Arize enforces role-based access control (RBAC) for all UI and API interactions — users can only view and manage Data Fabric connectors for spaces they have access to. However, once data is written to your cloud storage bucket, access is governed entirely by your cloud provider’s IAM policies. This means two layers of access control matter:
  • Arize RBAC controls who can create, modify, and view Data Fabric connectors
  • Cloud IAM (AWS IAM or GCP IAM) controls who can read the exported Parquet files in your bucket
If these two layers aren’t aligned, users could bypass Arize permissions by accessing the bucket directly.

Use Separate Buckets or Prefixes Per Space

Each Data Fabric connector is scoped to a single Arize space. To create clean IAM boundaries, mirror this structure in your cloud storage layout — use a dedicated bucket or prefix for each space.
your-bucket/
├── team-alpha/arize-data-fabric/...    ← Space A connector
├── team-beta/arize-data-fabric/...     ← Space B connector
This allows you to write IAM policies that grant each team access only to their space’s data, without needing to parse file contents or table metadata.

Sync Access via Your Identity Provider

Arize supports SAML SSO with role mappings that map Identity Provider (IdP) attributes to Arize organizations, spaces, and roles. You can use the same IdP groups to control cloud storage access, creating a single source of truth for both Arize and your data warehouse. The pattern:
  1. Define IdP groups for each team (e.g., team-alpha in Okta or Entra ID)
  2. Map groups to Arize spaces via SAML role mappings — members of team-alpha get access to Space A
  3. Map the same groups to cloud IAM — members of team-alpha get read access to your-bucket/team-alpha/*
Adding or removing a user from the IdP group updates access in both Arize and your cloud storage simultaneously.

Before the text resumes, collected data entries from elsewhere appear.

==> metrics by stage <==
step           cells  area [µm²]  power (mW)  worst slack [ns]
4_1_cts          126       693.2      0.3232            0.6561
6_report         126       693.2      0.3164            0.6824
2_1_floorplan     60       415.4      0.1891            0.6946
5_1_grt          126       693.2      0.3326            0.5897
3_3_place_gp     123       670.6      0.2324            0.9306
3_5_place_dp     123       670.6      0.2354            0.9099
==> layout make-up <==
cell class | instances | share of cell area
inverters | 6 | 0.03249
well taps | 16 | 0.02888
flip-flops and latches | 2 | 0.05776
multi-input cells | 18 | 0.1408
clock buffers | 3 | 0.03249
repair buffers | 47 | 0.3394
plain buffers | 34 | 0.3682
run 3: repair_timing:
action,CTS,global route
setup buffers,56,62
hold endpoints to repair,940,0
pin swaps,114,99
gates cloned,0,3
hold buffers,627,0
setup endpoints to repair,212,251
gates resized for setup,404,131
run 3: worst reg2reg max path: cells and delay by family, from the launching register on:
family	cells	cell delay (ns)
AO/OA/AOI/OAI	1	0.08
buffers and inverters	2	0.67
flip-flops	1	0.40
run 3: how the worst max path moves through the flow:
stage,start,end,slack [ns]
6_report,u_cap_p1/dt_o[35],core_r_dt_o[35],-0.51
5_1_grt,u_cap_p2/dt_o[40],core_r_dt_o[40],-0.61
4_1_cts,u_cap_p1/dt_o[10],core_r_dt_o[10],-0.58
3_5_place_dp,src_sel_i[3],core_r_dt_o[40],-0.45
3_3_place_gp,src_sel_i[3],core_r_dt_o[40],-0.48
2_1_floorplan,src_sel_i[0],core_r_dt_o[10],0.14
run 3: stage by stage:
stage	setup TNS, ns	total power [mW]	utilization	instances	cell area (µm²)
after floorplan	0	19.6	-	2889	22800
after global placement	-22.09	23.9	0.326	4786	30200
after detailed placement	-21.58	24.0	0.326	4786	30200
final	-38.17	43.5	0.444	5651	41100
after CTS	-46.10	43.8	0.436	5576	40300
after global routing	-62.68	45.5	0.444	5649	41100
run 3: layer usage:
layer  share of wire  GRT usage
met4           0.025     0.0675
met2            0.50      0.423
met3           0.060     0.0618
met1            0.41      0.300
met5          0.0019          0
[src/design/done_stretcher.sv]
`timescale 1ns/1ps
`include "cnn_test_macros.svh"

module done_stretcher
    import cnn_test_pkg::*;
(
    input  logic clk,
    input  logic reset,
    // short pulse from the chip
    input  logic done,
    // widened flag, DONE_HOLD+1 cycles
    output logic done_flag
);

    localparam int HOLD_W = $clog2(`DONE_HOLD + 1);

    stretch_state_t    state;
    logic [HOLD_W-1:0] hold_cnt;

    //////////////////////////////
    // stretch fsm
    //////////////////////////////
    // counter runs 0..DONE_HOLD inside HOLD
    always_ff @(posedge clk or posedge reset) begin
        if (reset) begin
            state    <= WAIT_DONE;
            hold_cnt <= '0;
        end else begin
            case (state)
                WAIT_DONE: begin
                    hold_cnt <= '0;
                    if (done) begin
                        state <= HOLD;
                    end
                end
                HOLD: begin
                    // done ignored here, pulse already caught
                    if (hold_cnt == HOLD_W'(`DONE_HOLD)) begin
                        hold_cnt <= '0;
                        state    <= WAIT_DONE;
                    end else begin
                        hold_cnt <= hold_cnt + 1'b1;
                    end
                end
                default: begin
                    state <= WAIT_DONE;
                end
            endcase
        end
    end

    // flag is the hold state itself
    assign done_flag = (state == HOLD);

endmodule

Provider-Specific IAM Guidance

Scope IAM policies to prefixes

Create an IAM policy for each team that restricts S3 access to their Data Fabric prefix:
{
  "Version": "2012-10-17",
  "Statement": [
    {
      "Effect": "Allow",
      "Action": [
        "s3:GetObject",
        "s3:ListBucket"
      ],
      "Resource": [
        "arn:aws:s3:::your-bucket",
        "arn:aws:s3:::your-bucket/team-alpha/*"
      ],
      "Condition": {
        "StringLike": {
          "s3:prefix": ["team-alpha/*"]
        }
      }
    }
  ]
}
Arize’s own arize-data-fabric service role needs write access across all prefixes to perform syncs. The policies above are for human and analytics consumers who should only have read access to their team’s data.

Use IAM Identity Center with IdP groups

If you use AWS IAM Identity Center (formerly AWS SSO) with your IdP, you can create permission sets scoped to each team’s prefix and assign them to the corresponding IdP group. This ensures that group membership in your IdP controls both Arize space access and S3 access.

Bucket tagging for ownership

Data Fabric validates that each S3 bucket has an arize-ingestion-key tag that matches the space’s key. This prevents a connector from writing to a bucket it doesn’t own. Ensure this tag is set correctly on every Data Fabric bucket.

Optional: Query-Time Access Control

If teams query Iceberg tables directly through a data warehouse, consider adding an additional layer of access control at the query engine:
  • AWS Lake Formation — enforce column-level and row-level permissions when querying via Athena or Redshift Spectrum
  • BigQuery IAM — control access to external tables independently of the underlying GCS bucket
  • Snowflake RBAC — use Snowflake roles and grants to restrict which teams can query specific external tables
This provides defense in depth: even if a user has bucket-level read access, the query engine can further restrict what data they can see.